» **ACTIVITY**:
Give the data again exactly, from its opening line through the line in which "after detailed placement | 472 | 6160 | 25.2" appears.

» **DATA RECORDS**:

========================

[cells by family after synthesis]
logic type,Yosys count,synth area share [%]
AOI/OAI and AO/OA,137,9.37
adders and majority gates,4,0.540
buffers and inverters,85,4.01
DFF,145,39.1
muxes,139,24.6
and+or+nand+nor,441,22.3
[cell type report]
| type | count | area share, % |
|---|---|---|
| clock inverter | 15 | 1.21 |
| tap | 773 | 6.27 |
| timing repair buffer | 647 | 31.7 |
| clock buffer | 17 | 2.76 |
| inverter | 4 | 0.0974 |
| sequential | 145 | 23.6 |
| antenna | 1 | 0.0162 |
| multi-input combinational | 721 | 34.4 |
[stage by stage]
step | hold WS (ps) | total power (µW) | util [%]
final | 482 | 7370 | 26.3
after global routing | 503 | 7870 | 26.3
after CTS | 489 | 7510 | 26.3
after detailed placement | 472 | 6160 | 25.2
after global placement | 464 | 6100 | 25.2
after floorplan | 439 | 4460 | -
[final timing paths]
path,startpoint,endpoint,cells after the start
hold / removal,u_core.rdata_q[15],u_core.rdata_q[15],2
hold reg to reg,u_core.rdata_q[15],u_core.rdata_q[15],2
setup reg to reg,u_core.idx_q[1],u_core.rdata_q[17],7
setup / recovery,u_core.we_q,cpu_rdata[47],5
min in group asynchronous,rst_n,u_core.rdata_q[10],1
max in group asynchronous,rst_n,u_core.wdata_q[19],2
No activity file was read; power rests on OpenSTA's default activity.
## src/rtl/vote_session_ctrl.sv

```systemverilog
// Voter-session arbiter: arm -> grant first unambiguous press -> lockout -> idle; vote_req to vote_grant is 1 cycle.
// No backpressure: requests outside the armed window are dropped, arm is honoured only in IDLE with mode=0.
module vote_session_ctrl #(
  parameter int NUM_CAND    = 4,
  parameter int LOCK_CYCLES = 100,
  parameter int ARM_TIMEOUT = 1000,
  parameter int CNT_W       = 8
) (
  input  logic                clk,
  input  logic                rst,
  input  logic                mode,
  input  logic                arm,
  input  logic [NUM_CAND-1:0] vote_req,
  output logic [NUM_CAND-1:0] vote_grant,
  output logic                armed,
  output logic                busy,
  output logic                err_multi,
  output logic                err_timeout,
  output logic [CNT_W-1:0]    total_votes
);

  localparam int TO_W = (ARM_TIMEOUT > 1) ? $clog2(ARM_TIMEOUT) : 1;
  localparam int LK_W = (LOCK_CYCLES > 1) ? $clog2(LOCK_CYCLES) : 1;
  localparam logic [TO_W-1:0] TO_LAST = TO_W'(ARM_TIMEOUT - 1);
  localparam logic [LK_W-1:0] LK_LAST = LK_W'(LOCK_CYCLES - 1);

  typedef enum logic [1:0] {IDLE, ARMED, GRANT, LOCK} state_t;

  state_t              state, state_nxt;
  logic [TO_W-1:0]     to_cnt, to_cnt_nxt;
  logic [LK_W-1:0]     lk_cnt, lk_cnt_nxt;
  logic [NUM_CAND-1:0] grant_nxt;
  logic                multi_nxt;
  logic                timeout_nxt;
  logic                req_one;
  logic                req_many;

  assign req_one  = (vote_req != '0) && ((vote_req & (vote_req - NUM_CAND'(1))) == '0);
  assign req_many = (vote_req != '0) && !req_one;

  always_comb begin
    state_nxt   = state;
    to_cnt_nxt  = to_cnt;
    lk_cnt_nxt  = lk_cnt;
    grant_nxt   = '0;
    multi_nxt   = 1'b0;
    timeout_nxt = 1'b0;
    case (state)
      IDLE: begin
        if (arm && !mode) begin
          state_nxt  = ARMED;
          to_cnt_nxt = '0;
        end
      end
      ARMED: begin
        if (mode) begin
          state_nxt = IDLE;
        end else if (req_one) begin
          state_nxt = GRANT;
          grant_nxt = vote_req;
        end else if (req_many) begin
          // An ambiguous press on the final cycle holds the window open one more
          // cycle so err_multi and err_timeout can never pulse together.
          multi_nxt = 1'b1;
          if (to_cnt != TO_LAST) to_cnt_nxt = to_cnt + TO_W'(1);
        end else if (to_cnt == TO_LAST) begin
          state_nxt   = IDLE;
          timeout_nxt = 1'b1;
        end else begin
          to_cnt_nxt = to_cnt + TO_W'(1);
        end
      end
      GRANT: begin
        state_nxt  = LOCK;
        lk_cnt_nxt = '0;
      end
      LOCK: begin
        if (lk_cnt == LK_LAST) state_nxt = IDLE;
        else                   lk_cnt_nxt = lk_cnt + LK_W'(1);
      end
      default: state_nxt = IDLE;
    endcase
  end

  always_ff @(posedge clk) begin
    if (!rst) begin
      state       <= IDLE;
      to_cnt      <= '0;
      lk_cnt      <= '0;
      vote_grant  <= '0;
      armed       <= 1'b0;
      busy        <= 1'b0;
      err_multi   <= 1'b0;
      err_timeout <= 1'b0;
      total_votes <= '0;
    end else begin
      state       <= state_nxt;
      to_cnt      <= to_cnt_nxt;
      lk_cnt      <= lk_cnt_nxt;
      vote_grant  <= grant_nxt;
      armed       <= (state_nxt == ARMED);
      busy        <= (state_nxt == GRANT) || (state_nxt == LOCK);
      err_multi   <= multi_nxt;
      err_timeout <= timeout_nxt;
      if ((state_nxt == GRANT) && (total_votes != '1))
        total_votes <= total_votes + CNT_W'(1);
    end
  end

endmodule
```
==> src/rtl/uart_byte_rx_pkg.sv <==
// uart_byte_rx_pkg: state encoding, frame constants and default line/clock rates for the UART receiver.
package uart_byte_rx_pkg;

    typedef enum logic [1:0] {
        IDLE  = 2'd0,
        START = 2'd1,
        DATA  = 2'd2,
        STOP  = 2'd3
    } state_t;

    localparam int DATA_BITS       = 8;
    localparam int DEF_BAUD        = 9600;
    localparam int DEF_CLOCK_FREQ  = 50_000_000;
    localparam int BAUD_CNT_W      = 30;

endpackage

==> src/rtl/uart_rx_sync.sv <==
// uart_rx_sync: brings the asynchronous RX pin into i_sysclk and flags synchronised falling edges.
module uart_rx_sync (
    input  logic i_sysclk,
    input  logic i_rst_n,
    input  logic i_uart_rx,
    output logic rx_s,
    output logic fall
);

    logic meta;
    logic prev;

    // All flops reset high so a released reset looks like an idle line.
    always_ff @(posedge i_sysclk or negedge i_rst_n) begin
        if (!i_rst_n) begin
            meta <= 1'b1;
            rx_s <= 1'b1;
            prev <= 1'b1;
        end else begin
            meta <= i_uart_rx;
            rx_s <= meta;
            prev <= rx_s;
        end
    end

    assign fall = prev & ~rx_s;

endmodule
File: src/rtl/mode_switcher_if.sv
// rtl/mode_switcher_if.sv - engine/speaker side signal bundle for mode_switcher
interface mode_switcher_if #(
    parameter int N_MODES = 4,
    parameter int SEL_W   = 3,
    parameter int NOTE_W  = 4
);
    logic [SEL_W-1:0]          mode_select;
    logic [N_MODES-1:0]        spk_in;
    logic [N_MODES*NOTE_W-1:0] note_in;
    logic                      speaker;
    logic [NOTE_W-1:0]         note_out;
    logic [SEL_W-1:0]          active_mode;
    logic [N_MODES-1:0]        mode_en;
    logic                      switching;
    logic                      loud;

    modport master (
        output mode_select, spk_in, note_in,
        input  speaker, note_out, active_mode, mode_en, switching, loud
    );

    modport slave (
        input  mode_select, spk_in, note_in,
        output speaker, note_out, active_mode, mode_en, switching, loud
    );
endinterface
<file path="config.mk">
export PLATFORM = sky130hd
export DESIGN_NAME = muldiv_unit
export DESIGN_NICKNAME = d
export VERILOG_FILES = /design/src/rtl/muldiv_unit.sv
export SDC_FILE = /design/constraint.sdc
export NUM_CORES = 1
export LEC_CHECK = 0
export ABC_CLOCK_PERIOD_IN_PS = 2070
export BUFFER_PORTS_ARGS = -buffer_cell sky130_fd_sc_hd__buf_4
export CELL_PAD_IN_SITES_DETAIL_PLACEMENT = 0
export CELL_PAD_IN_SITES_GLOBAL_PLACEMENT = 1
export CORE_MARGIN = 4
export CORE_UTILIZATION = 40
export DETAILED_ROUTE_END_ITERATION = 7
export HOLD_SLACK_MARGIN = 0.03
export PLACE_DENSITY = 0.82
export SYNTH_ARGS = -nofsm -noshare
export SYNTH_HDL_FRONTEND = slang
export SYNTH_SLANG_ARGS = --single-unit
</file>
<file path="constraint.sdc">
create_clock -name clk -period 2.07 [get_ports clk]
set_input_delay 0.414 -clock clk [delete_from_list [all_inputs] [get_ports clk]]
set_output_delay 0.414 -clock clk [all_outputs]
set_load 0.02 [all_outputs]
</file>
## config.mk

```make
export PLATFORM = sky130hd
export DESIGN_NAME = if_fetch_queue_flat
export DESIGN_NICKNAME = d
export VERILOG_FILES = /design/src/rtl/if_fetch_queue_if.sv /design/src/rtl/if_fetch_queue.sv /design/src/flat_wrapper.sv
export SDC_FILE = /design/constraint.sdc
export NUM_CORES = 1
export LEC_CHECK = 0
export BUFFER_PORTS_ARGS = -buffer_cell sky130_fd_sc_hd__buf_2
export CAP_MARGIN = 20
export CORE_UTILIZATION = 50
export CTS_BUF_LIST = sky130_fd_sc_hd__clkbuf_8
export DETAILED_ROUTE_END_ITERATION = 10
export PLACE_DENSITY = 0.69
export SLEW_MARGIN = 20
export SYNTH_ARGS = -nofsm -noshare
export SYNTH_HDL_FRONTEND = slang
export SYNTH_SLANG_ARGS = --single-unit
```

## constraint.sdc

```tcl
create_clock -name clk -period 3.4 [get_ports clk]
set_clock_uncertainty 0.2 [all_clocks]
set_input_delay 0.51 -clock clk [delete_from_list [all_inputs] [get_ports clk]]
set_output_delay 0.51 -clock clk [all_outputs]
set_load 0.02 [all_outputs]
```

## src/rtl/if_fetch_queue_if.sv

```systemverilog
// Fetch-queue bus: instruction-memory port, ID-stage hand-off and EX redirect.
// master = fetch queue side, slave = memory/ID/EX environment side.
interface if_fetch_queue_if;
   logic        stall;
   logic        branch_taken;
   logic [63:0] branch_target;
   logic [31:0] im_dout;
   logic        im_req;
   logic [63:0] im_addr;
   logic [31:0] instruction_IF;
   logic [63:0] pc_IF;
   logic        valid_IF;

   modport master (
      input  stall,
      input  branch_taken,
      input  branch_target,
      input  im_dout,
      output im_req,
      output im_addr,
      output instruction_IF,
      output pc_IF,
      output valid_IF
   );

   modport slave (
      output stall,
      output branch_taken,
      output branch_target,
      output im_dout,
      input  im_req,
      input  im_addr,
      input  instruction_IF,
      input  pc_IF,
      input  valid_IF
   );
endinterface

```

## src/rtl/if_fetch_queue.sv

```systemverilog
// Instruction-fetch front end: sequential fetch into a DEPTH-entry {pc, insn} FIFO
// feeding ID, with EX redirect flushing both the queue and the outstanding request.
module if_fetch_queue #(
   parameter int unsigned DEPTH    = 4,
   parameter logic [63:0] RESET_PC = 64'h0,
   parameter logic [31:0] NOP_INSN = 32'h00000013
) (
   input logic              clk,
   input logic              reset,
   if_fetch_queue_if.master bus
);
   localparam int unsigned AW = (DEPTH > 1) ? $clog2(DEPTH) : 1;
   localparam int unsigned CW = AW + 1;

   if ((DEPTH < 2) || ((DEPTH & (DEPTH - 1)) != 0)) begin : g_bad_depth
      $error("if_fetch_queue: DEPTH must be a power of two >= 2");
   end

   logic [AW-1:0] head_q, head_d;
   logic [AW-1:0] tail_q, tail_d;
   logic [CW-1:0] count_q, count_d;
   logic          inflight_q, inflight_d;
   logic [63:0]   inflight_pc_q, inflight_pc_d;
   logic [63:0]   fetch_pc_q, fetch_pc_d;
   logic [63:0]   pc_mem_q   [DEPTH];
   logic [31:0]   insn_mem_q [DEPTH];

   logic          flush;
   logic [CW-1:0] occupancy;
   logic          issue;
   logic          push;
   logic          pop;
   logic          head_valid;

   // Counting the in-flight request as occupied guarantees its response always has a slot.
   always_comb begin
      flush      = bus.branch_taken;
      occupancy  = count_q + CW'(inflight_q);
      head_valid = (count_q != '0);
      issue      = reset && !flush && (occupancy < CW'(DEPTH));
      push       = inflight_q && !flush;
      pop        = head_valid && !bus.stall && !flush;
   end

   always_comb begin
      head_d        = head_q;
      tail_d        = tail_q;
      count_d       = count_q;
      inflight_d    = issue;
      inflight_pc_d = inflight_pc_q;
      fetch_pc_d    = fetch_pc_q;

      if (issue) begin
         inflight_pc_d = fetch_pc_q;
         fetch_pc_d    = fetch_pc_q + 64'd4;
      end
      if (push) begin
         tail_d = tail_q + AW'(1);
      end
      if (pop) begin
         head_d = head_q + AW'(1);
      end
      case ({push, pop})
         2'b10:   count_d = count_q + CW'(1);
         2'b01:   count_d = count_q - CW'(1);
         default: count_d = count_q;
      endcase

      if (flush) begin
         head_d     = '0;
         tail_d     = '0;
         count_d    = '0;
         inflight_d = 1'b0;
         fetch_pc_d = {bus.branch_target[63:2], 2'b00};
      end
   end

   always_ff @(posedge clk or negedge reset) begin
      if (!reset) begin
         head_q        <= '0;
         tail_q        <= '0;
         count_q       <= '0;
         inflight_q    <= 1'b0;
         inflight_pc_q <= '0;
         fetch_pc_q    <= RESET_PC;
      end else begin
         head_q        <= head_d;
         tail_q        <= tail_d;
         count_q       <= count_d;
         inflight_q    <= inflight_d;
         inflight_pc_q <= inflight_pc_d;
         fetch_pc_q    <= fetch_pc_d;
      end
   end

   // Payload storage carries no reset; count_q alone decides what is visible.
   always_ff @(posedge clk) begin
      if (push) begin
         pc_mem_q[tail_q]   <= inflight_pc_q;
         insn_mem_q[tail_q] <= bus.im_dout;
      end
   end

   assign bus.im_req         = issue;
   assign bus.im_addr        = fetch_pc_q;
   assign bus.valid_IF       = head_valid;
   assign bus.instruction_IF = head_valid ? insn_mem_q[head_q] : NOP_INSN;
   assign bus.pc_IF          = head_valid ? pc_mem_q[head_q] : '0;

   a_no_push_when_full : assert property (@(posedge clk) disable iff (!reset)
      push && !pop |-> (count_q < CW'(DEPTH)));
   a_no_pop_when_empty : assert property (@(posedge clk) disable iff (!reset)
      pop |-> head_valid);
endmodule

```

## src/flat_wrapper.sv

```systemverilog
// flat-port wrapper written by rule: the top's interface ports become plain ports
module if_fetch_queue_flat 
#(
   parameter int unsigned DEPTH    = 4,
   parameter logic [63:0] RESET_PC = 64'h0,
   parameter logic [31:0] NOP_INSN = 32'h00000013
)
  (clk, reset, bus_stall, bus_branch_taken, bus_branch_target, bus_im_dout, bus_im_req, bus_im_addr, bus_instruction_IF, bus_pc_IF, bus_valid_IF);
  if_fetch_queue_if bus_i ();
  input logic clk;
  input logic reset;
  input wire logic [$bits(bus_i.stall)-1:0] bus_stall;
  input wire logic [$bits(bus_i.branch_taken)-1:0] bus_branch_taken;
  input wire logic [$bits(bus_i.branch_target)-1:0] bus_branch_target;
  input wire logic [$bits(bus_i.im_dout)-1:0] bus_im_dout;
  output wire logic [$bits(bus_i.im_req)-1:0] bus_im_req;
  output wire logic [$bits(bus_i.im_addr)-1:0] bus_im_addr;
  output wire logic [$bits(bus_i.instruction_IF)-1:0] bus_instruction_IF;
  output wire logic [$bits(bus_i.pc_IF)-1:0] bus_pc_IF;
  output wire logic [$bits(bus_i.valid_IF)-1:0] bus_valid_IF;
  assign bus_i.stall = bus_stall;
  assign bus_i.branch_taken = bus_branch_taken;
  assign bus_i.branch_target = bus_branch_target;
  assign bus_i.im_dout = bus_im_dout;
  assign bus_im_req = bus_i.im_req;
  assign bus_im_addr = bus_i.im_addr;
  assign bus_instruction_IF = bus_i.instruction_IF;
  assign bus_pc_IF = bus_i.pc_IF;
  assign bus_valid_IF = bus_i.valid_IF;
  if_fetch_queue #(.DEPTH(DEPTH), .RESET_PC(RESET_PC), .NOP_INSN(NOP_INSN)) u_core (.clk(clk), .reset(reset), .bus(bus_i));
endmodule
```

==> impl_metrics.toml <==
[die]
ios = 262
die_w_um = 206
dieArea_um2 = 42500
rows = 74
die_h_um = 206
initial_core_util_pct = 50.9
coreArea_um2 = 40900

[clock_tree]
cts_made_buffers = 83
cts.clk_slew.worst_paths_ns = 0.06
cts_buffer_depth = 3
cts_resized = 0
cts_max_level = 3
cts_tree = "done"
cts.sinks = 508
cts_root_buf = "clkbuf_8"
clk_latency_ns = 0.63

[logic_synthesis]
ys_async_sr_fraction_pct = 26.0
synth_area_um2 = 20800
synth_seq_cells = 508
avgSynthCellArea_um2 = 15.1
synth_xor_area_share_pct = 1.18
synth_ff_type = "edfxtp_1"
synth_area_leaders = "edfxtp_1 54%, dfrtp_1 16%, mux4_2 10%, nand2_1 4.1%, and2_1 3.0%"
yosys.area.top_type = "edfxtp_1"
synthMuxAreaShare_pct = 10.6
seq_area_frac_synth_pct = 70.1
ys_warn_count = 0
synth_cells = 1376
yosys.area_share.simple_pct = 12.8
netlist.area_leader.share_pct = 54.2
synth_top_family_by_area = "simple AND/OR/NAND/NOR gates"
synthAdderAreaFrac_pct = 0.397
synth_edf_count = 376
synth_compound_area_share_pct = 3.17
netlist-cell-type-count = 47

[min_path]
worstHoldStart = "bus_branch_target[30]"
hold_end = "u_core.bus.im_addr[30]$_DFFE_PN0N_"
hold_path_class = "in -> reg"
hold_depth = 3

[timing]
drv_slew = 0
fin_setup_tns_ns = 0
slew_headroom_pct = 34.9
period_needed_ns = 3.13
worstMarginPinSlew_ns = 0.977
max_freq_ghz = 0.320
finalSetupViolCount = 0
hold_violations = 0
final.period_utilization_pct = 92.0
rsz0062_at_grt = "false"

[setup_path]
crit_path_end_kind = "flip-flop"
critPathMaxFanout = 10
r2r-start = "u_core.bus.im_addr[10]$_DFFE_PN0N_"
r2r-end = "u_core.bus.im_addr[53]$_DFFE_PN0N_"
worstPathRequired_ns = 3.76
startpoint_type = "flip-flop"
reg2reg_setup_slack_ns = 0.27
crit_type = "reg -> reg"
critical_path_arrival_ns = 3.48
ff2ff_path_depth = 5

[routing]
route.antenna.remaining_nets = 0
wirelength_um = 52400
drt_iter0_markers = 1050
route.detailed.drc = 0
drt_pass1_iterations = 5
vias = 13500
via_per_inst = 5.66
avgRoutedWirePerCell_um = 22.0

[grt]
antenna_found_initial = 2
grt_pass1_vias = 13300
track_usage_pct = 25.0
overflow = 0
grt_pass1_wl_um = 78100
grt_max_degree = 70

[final_layout]
finalInstanceArea_um2 = 25500
drive_gt1_share_pct = 28.4
fillers = 3144
multi_input_area_um2 = 5880
syn_to_final_growth_pct = 22.6
utilization_pct = 62.4
seqCellArea_um2 = 14600
nets = 1888

[placement]
placed_area_um2 = 23000
gp_congestion = 0.820
hpwl_um = 32400
port_buffers = 255

[pwr]
power_density_nw_per_um2 = 725
p_leak_nw = 9.75
ir_worst_vdd_v = 0.000535

[job]
maxCapViolCount = 0

[status]
status = "finished, final reports clean"
power breakdown:
group	internal [mW]	switching, mW	total (mW)	leakage, nW
Combinational	2.23	3.13	5.36	3.83
Clock	2.57	2.39	4.96	0.913
Sequential	7.58	0.629	8.20	5.00
per-layer routing:
| metal | routed length [um] | vias to the layer above | track usage, % |
|---|---|---|---|
| li1 | - | 6029 | - |
| met1 | 21700 | 6799 | 34.0 |
| met2 | 25400 | 563 | 39.9 |
| met3 | 4220 | 76 | 5.77 |
| met4 | 1130 | 0 | 8.11 |
| met5 | 0 | - | 0 |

========================

» **TASK OUTPUT**:
[cells by family after synthesis]
logic type,Yosys count,synth area share [%]
AOI/OAI and AO/OA,137,9.37
adders and majority gates,4,0.540
buffers and inverters,85,4.01
DFF,145,39.1
muxes,139,24.6
and+or+nand+nor,441,22.3
[cell type report]
| type | count | area share, % |
|---|---|---|
| clock inverter | 15 | 1.21 |
| tap | 773 | 6.27 |
| timing repair buffer | 647 | 31.7 |
| clock buffer | 17 | 2.76 |
| inverter | 4 | 0.0974 |
| sequential | 145 | 23.6 |
| antenna | 1 | 0.0162 |
| multi-input combinational | 721 | 34.4 |
[stage by stage]
step | hold WS (ps) | total power (µW) | util [%]
final | 482 | 7370 | 26.3
after global routing | 503 | 7870 | 26.3
after CTS | 489 | 7510 | 26.3
after detailed placement | 472 | 6160 | 25.2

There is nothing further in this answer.